I have just barely begun looking into mounting a few small mammals in the basement this past trapping/hunting season and started looking for instructional dvds for different stuff you can do with them. One such dvd was Dan Rhinehart's "Mounting a Small Mammal" in which they mount a lifesized grey fox. They quality was excellent in the categories of picture quality, close-up shots of detailed work, audio, and full start to finish instruction from skinning, fleshing, manikin prep, mounting, and base/habitat creation. I loved it. Then I went on to try to buy from another company a rug making and another lifesized mounting dvd in which they used a racoon for the lifesized mount and both a bear and **** for the rug.
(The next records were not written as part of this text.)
From an optimization exercise on the open Yosys and OpenROAD flow, aimed at a short achievable clock period and few clock cycles; shortcuts taken in it are not production practice.
Only simulation tests tie the RTL to the original design; equivalence was not proved.
Power and IR drop assume default switching activity.

Design core_top, start of the top module:
module core_top (
    input  logic        clock,
    input  logic        reset_ALUop_2_3,
    output logic [15:0] pc_addr,
    input  logic [15:0] inst,
    output logic [15:0] mem_addr,
    output logic [15:0] mem_write_data,
    output logic        mem_write,
    input  logic [15:0] mem_read_data
);
    logic [15:0] pc;
    logic [15:0] regs [1:7];    
    logic [1:0]  cls;
    logic [2:0]  ra, rb;
    logic [3:0]  funct;
    logic        is_ld, is_st, is_li, is_rop;
    logic        f_add, f_sub, f_and, f_or, f_xor, f_sll, f_srl, f_ok;
    logic        f_wr, f_ld;
    assign cls   = inst[15:14];
    assign ra    = inst[13:11];
    assign rb    = inst[10:8];
    assign funct = inst[7:4];
    assign is_ld  = (cls == 2'b00);
    assign is_st  = (cls == 2'b01);
    assign is_li  = (cls == 2'b10);
    assign is_rop = (cls == 2'b11);
    assign f_add = (funct == 4'd0);
    assign f_sub = (funct == 4'd1);
    assign f_and = (funct == 4'd2);
    assign f_or  = (funct == 4'd3);
    assign f_xor = (funct == 4'd4);
    assign f_sll = (funct == 4'd8);
    assign f_srl = (funct == 4'd9);
    assign f_ok  = f_add | f_sub | f_and | f_or | f_xor | f_sll | f_srl;
  ...
==> flow/config.mk <==
export PLATFORM = sky130hd
export DESIGN_NAME = core_top
export DESIGN_NICKNAME = core_top
export VERILOG_FILES = /design/flow/design.v
export SDC_FILE = /design/flow/constraint.sdc
export NUM_CORES = 4
export LEC_CHECK = 0
export ABC_CLOCK_PERIOD_IN_PS = 2000
export CAP_MARGIN = 20
export CORE_MARGIN = 2
export CORE_UTILIZATION = 25
export PLACE_DENSITY = 0.4
export SETUP_SLACK_MARGIN = 2.6
export SLEW_MARGIN = 20
export SYNTH_HIERARCHICAL = 1
export SYNTH_MINIMUM_KEEP_SIZE = 0
==> flow/constraint.sdc <==
create_clock -name core_clock -period 4.5 [get_ports {clock}]
set_input_delay 0.9000 -clock core_clock [delete_from_list [all_inputs] [get_ports {clock}]]
set_output_delay 0.9000 -clock core_clock [all_outputs]
set_load 0.01 [all_outputs]
run.sh (not shown) runs the stock make flow with config.mk's settings and CLKGATE_MAP_FILE= SYNTH_SCRIPT=/design/flow/synth_recipe.tcl, a recipe that flattens the netlist after the stock synthesis.
The first run finished with timing, DRC and antenna clean.
Testbench counts at the start, summed over its fixed seeds: cycles 19,680.
Rerun with:
--- a/flow/design.v
+++ b/flow/design.v
@@ -253,36 +253,36 @@
                     ({16{e_xor_b}} & ~pn_b) | ({16{e_xor_x}} & ~pn_x);
     assign rest_s = shl(mrd, e_oh_sll_d) | shr(mrd, e_oh_srl_d);
     assign rest_2 = ({16{e_andor_2}} & mrd) | ({16{e_dbl_2}} & {mrd[14:0], 1'b0}) |
                     shl(e_b, e_oh_sll_r) | shr(e_b, e_oh_srl_r);
     function automatic [111:0] hilo(
         input        fwd, input k, input tk, input [15:0] alt,
         input        sm, input sb, input sx,
         input [15:0] pm, input [15:0] pb, input [15:0] px,
         input        fa, input fo, input fx, input [15:0] lpn, input [15:0] lgn,
         input        al, input [15:0] rl,
         input        as, input [15:0] rs, input a2, input [15:0] r2);
-        logic [15:0] tm, tb, tx, em, eb, ex, lg;
+        logic [15:0] tm, tb, tx, em, eb, ex;
         tm = pm ^ {16{tk}};
         tb = {pb[15:1] ^ {15{k}}, pb[0] ^ tk};
         tx = px ^ {16{tk}};
-        lg = ({16{fwd & fa & !k}} & ~lgn) | ({16{fwd & fa & k}} & lgn) |
+        em = ({16{!fwd}} & alt) |
+             ({16{fwd & fa & !k}} & ~lgn) | ({16{fwd & fa & k}} & lgn) |
              ({16{fwd & fo & !k}} & ~(lpn & lgn)) | ({16{fwd & fo & k}} & (lpn & lgn)) |
              ({16{fwd & fx & !k}} & ~lpn) | ({16{fwd & fx & k}} & lpn);
-        em = {16{!fwd}} & alt;
         eb = {16{fwd & al}} & (rl ^ {16{k}});
         ex = {16{fwd & as}} & (rs ^ {16{k}});
         hilo = {({16{fwd & sm}} & ~tm) | em, ({16{fwd & sm}} & tm) | em,
                 ({16{fwd & sb}} & ~tb) | eb, ({16{fwd & sb}} & tb) | eb,
                 ({16{fwd & sx}} & ~tx) | ex, ({16{fwd & sx}} & tx) | ex,
-                ~(({16{fwd & a2}} & (r2 ^ {16{k}})) | lg)};
+                ~({16{fwd & a2}} & (r2 ^ {16{k}}))};
     endfunction
     logic [111:0] hl_r, hl_b, hl_x, hl_xn;
     logic [15:0]  res, nb, nx, nxn;
     assign hl_r = hilo(1'b1, 1'b0, e_inv_r, 16'd0, e_sl_m, e_sl_b, e_sl_x, p_m, p_b, p_x,
                        e_and_m, e_or_m, e_xor_m, pn_l, gn_l,
                        e_act_l, rest_l, e_act_s, rest_s, e_act_2, rest_2);
     assign hl_b = hilo(d_fe_b && !d_li, d_sub, d_kb,
                        ({16{d_fmr_b}} & (m_res ^ {16{d_sub}})) |
                        ({16{d_fml_b}} & (mem_read_data ^ {16{d_sub}})) |
                        ({16{d_fw_b}} & (w_val ^ {16{d_sub}})) | d_rfb_x,
                        e_sl_m, e_sl_b, e_sl_x, p_m, p_b, p_x,
Maximum frequency is about the same.
Setup slack is better by 0.0045 ns.
Die area increases by about 0.37%.
First-iteration DRC count increases by about 9%.
Critical path depth decreases by 7.
Synthesized area increases by about 0.37%.
Combinational power increases by about 9%.
Testbench counts after the change, summed over its fixed seeds: cycles 19,680.

-- static timing again, ports no longer ideal --
The flow's constraints put no driver on any port. The routed layouts listed below were extracted and timed again, unchanged, in two steps.
Step 1: set_driving_cell puts a clkbuf_16 on clock and a buf_2 on each other input, an assumption about the parent block.
Step 2 adds t to the input delays and takes it off the output delays; t is the mean of the earliest and latest rising clock arrival at the registers after step 1. Input paths then give back, and output paths get back, about the clock's delay inside the block.
a / b / c = ideal ports / drivers / drivers and shift; a / b = the first two.
run	t (ns)	setup WS [ns]	slew at the worst register clock pin (ns)
the first run	0.717	2.170 / 2.021 / 1.304	0.07 / 0.07
the second run	0.746	2.175 / 2.099 / 1.438	0.07 / 0.07
After both steps every run listed still meets setup and hold. For the first run, which loses most, drivers alone change the setup slack by -0.149 ns; drivers and shift together by -0.866 ns.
They must have recorded it in the 60's and tried to change the format to dvd becasue the picture was of absolutely no value and the sound was terrible. I wish I knew that before I wasted my money. The teachers, no doubt, were qualified, but I wish they wouldn't try to sell them without a disclaimer. Does anyone know of any really high quality dvds that mount a lifesize racoon, from skinning and fleshing to manikin making (or prepping for a store bought one) and also include a habit making section? I may have to buy three separate dvds for that but they have to be from well known professional taxidermists and professionaly recorded with high quality picture and audio. Also rug making for coyotes, *****, foxes, bobcats, etc. open mouth prefferably, and maybe another dvd on shoulder mounting small mammals. I'm not interested in any big game yet. Thanks for any recommendations you might be able to give.


----------



## Rick Acker (Sep 26, 2002)

I'm not a mammal guy, but I feel your pain. So many of the video's out there are very freakin' old! I bought my fair share of useless ones as well. I would buy DVD's only and try to find out which year they were recorded. I wouldn't buy anything older than the mid 90's...The newer the better. Go to taxidermy.net and you will find lot's for sale there. Good luck!


----------



## trophy-1 (Apr 27, 2010)

go online to vandykes taxidermy they have all kind of how to vidios and cds


----------